The code is pretty basic, just to test how it behaves.

1

1 Answers

3
votes

It's a little unclear to me what you're specifically asking, but I'll take a stab.

If your dispatcher(s) (and, if what the actor is doing is CPU/memory- vs. IO-bound, actual number of cores available (note that this gets hazier the more virtualization (thank you, oversubscribed host CPU...) and containerization (thank you share- and quota-based cgroup limits) comes into play)) allows m actors to be processing simultaneously and you rarely/never have more than n actors with a message to handle (m > n), trying to increase parallelism via dispatcher settings won't gain you anything. (Note that in the foregoing, any task scheduled on the dispatcher(s), e.g. a Future callback, is effectively the same thing as an actor).

n in the previous paragraph is obviously at most the number of actors in the application/dispatcher (depending on what scope we want to look at things: I'll note that every dispatcher over two (one for actors and futures that don't block and one for those that do) is stronger smell (if on Akka 2.5, it's probably a decent idea to adapt some of the 2.6 changes around default dispatcher settings and running things like remoting/cluster in their own dispatcher so they don't get starved out; note also that Alpakka Kafka uses its own dispatcher by default: I wouldn't count those against the two), so in general more actors implies more parallelism implies more core utilization.
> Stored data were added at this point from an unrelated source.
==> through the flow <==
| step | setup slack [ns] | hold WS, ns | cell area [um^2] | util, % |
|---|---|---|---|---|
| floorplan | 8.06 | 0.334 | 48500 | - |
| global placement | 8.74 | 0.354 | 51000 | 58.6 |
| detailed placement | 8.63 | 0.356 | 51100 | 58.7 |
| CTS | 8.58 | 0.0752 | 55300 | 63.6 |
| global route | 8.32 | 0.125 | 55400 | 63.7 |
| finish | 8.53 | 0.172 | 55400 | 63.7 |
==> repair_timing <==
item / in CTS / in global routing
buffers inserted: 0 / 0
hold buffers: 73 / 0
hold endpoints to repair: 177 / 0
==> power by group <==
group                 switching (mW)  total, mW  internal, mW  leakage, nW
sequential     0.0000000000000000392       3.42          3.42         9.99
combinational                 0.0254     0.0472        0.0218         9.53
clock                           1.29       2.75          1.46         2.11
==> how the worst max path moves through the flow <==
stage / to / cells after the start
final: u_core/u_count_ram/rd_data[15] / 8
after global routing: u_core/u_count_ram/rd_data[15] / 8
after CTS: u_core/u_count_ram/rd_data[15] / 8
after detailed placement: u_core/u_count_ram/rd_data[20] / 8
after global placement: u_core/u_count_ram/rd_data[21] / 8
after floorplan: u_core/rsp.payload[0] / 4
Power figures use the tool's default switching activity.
[src/sv/gbn_pkg.sv]
package gbn_pkg;

  // Sequence space and payload widths
  localparam int unsigned SEQ_MAX     = 7;
  localparam int unsigned SEQ_W       = 3;
  localparam int unsigned BYTE_W      = 8;
  localparam int unsigned STORE_DEPTH = SEQ_MAX + 1;

  typedef logic [SEQ_W-1:0]  seq_t;
  typedef logic [BYTE_W-1:0] byte_t;

  // Event codes on req_type
  typedef enum logic [1:0] {
    REQ_NEW_PACKET = 2'd0,
    REQ_FRAME      = 2'd1,
    REQ_CSUM_ERR   = 2'd2,
    REQ_TIMEOUT    = 2'd3
  } req_e;

  // Controller states
  typedef enum logic {
    ST_IDLE,
    ST_RESEND
  } state_e;

  // Controller to datapath commands
  typedef struct packed {
    logic take_single;  // one-result event, update state and load result
    logic start_resend; // timeout with frames outstanding, load resend pointer
    logic resend_step;  // send one stored frame
  } cmd_t;

  // Datapath to controller status
  typedef struct packed {
    logic resend_needed; // frames outstanding
    logic resend_last;   // current resend slot is the final one
  } stat_t;

  // Advance a sequence number modulo SEQ_MAX+1
  function automatic seq_t seq_inc(input seq_t k);
    seq_inc = (k < seq_t'(SEQ_MAX)) ? seq_t'(k + seq_t'(1)) : seq_t'(0);
  endfunction

  // True when a <= b < c circularly
  function automatic logic in_window(input seq_t a, input seq_t b, input seq_t c);
    in_window = ((a <= b) && (b < c)) || ((c < a) && (a <= b)) || ((b < c) && (c < a));
  endfunction

endpackage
Actors are comparatively cheap, relative to threads so a profusion of them isn't a huge matter for concern.

Singleton actors (whether at node or cluster (or even, in really extreme cases, entity) level) can do a lot to limit overall parallelism and throughput: the one-message-at-a-time restriction can be a very effective throttle (sometimes that's what you want, often it's not). So don't be afraid to create short-lived actors that do one high-level thing (they can definitely process more than one message) and then stop (note that many simple cases of this can be done in a slightly more lightweight way via futures). If they're interacting with some external service, having them be children of a router actor which spawns new children if the existing ones are all busy (etc.) is probably worth doing: this router is a singleton, but as long as it doesn't spend a lot of time processing any message, the chances of it throttling the system are low. Your RedisService might be a good candidate for this sort of thing.

Note also that performance and scalability aren't always one and the same and improving one diminishes the other. Akka is often somewhat willing to trade performance in the small for reduced degradation in the large.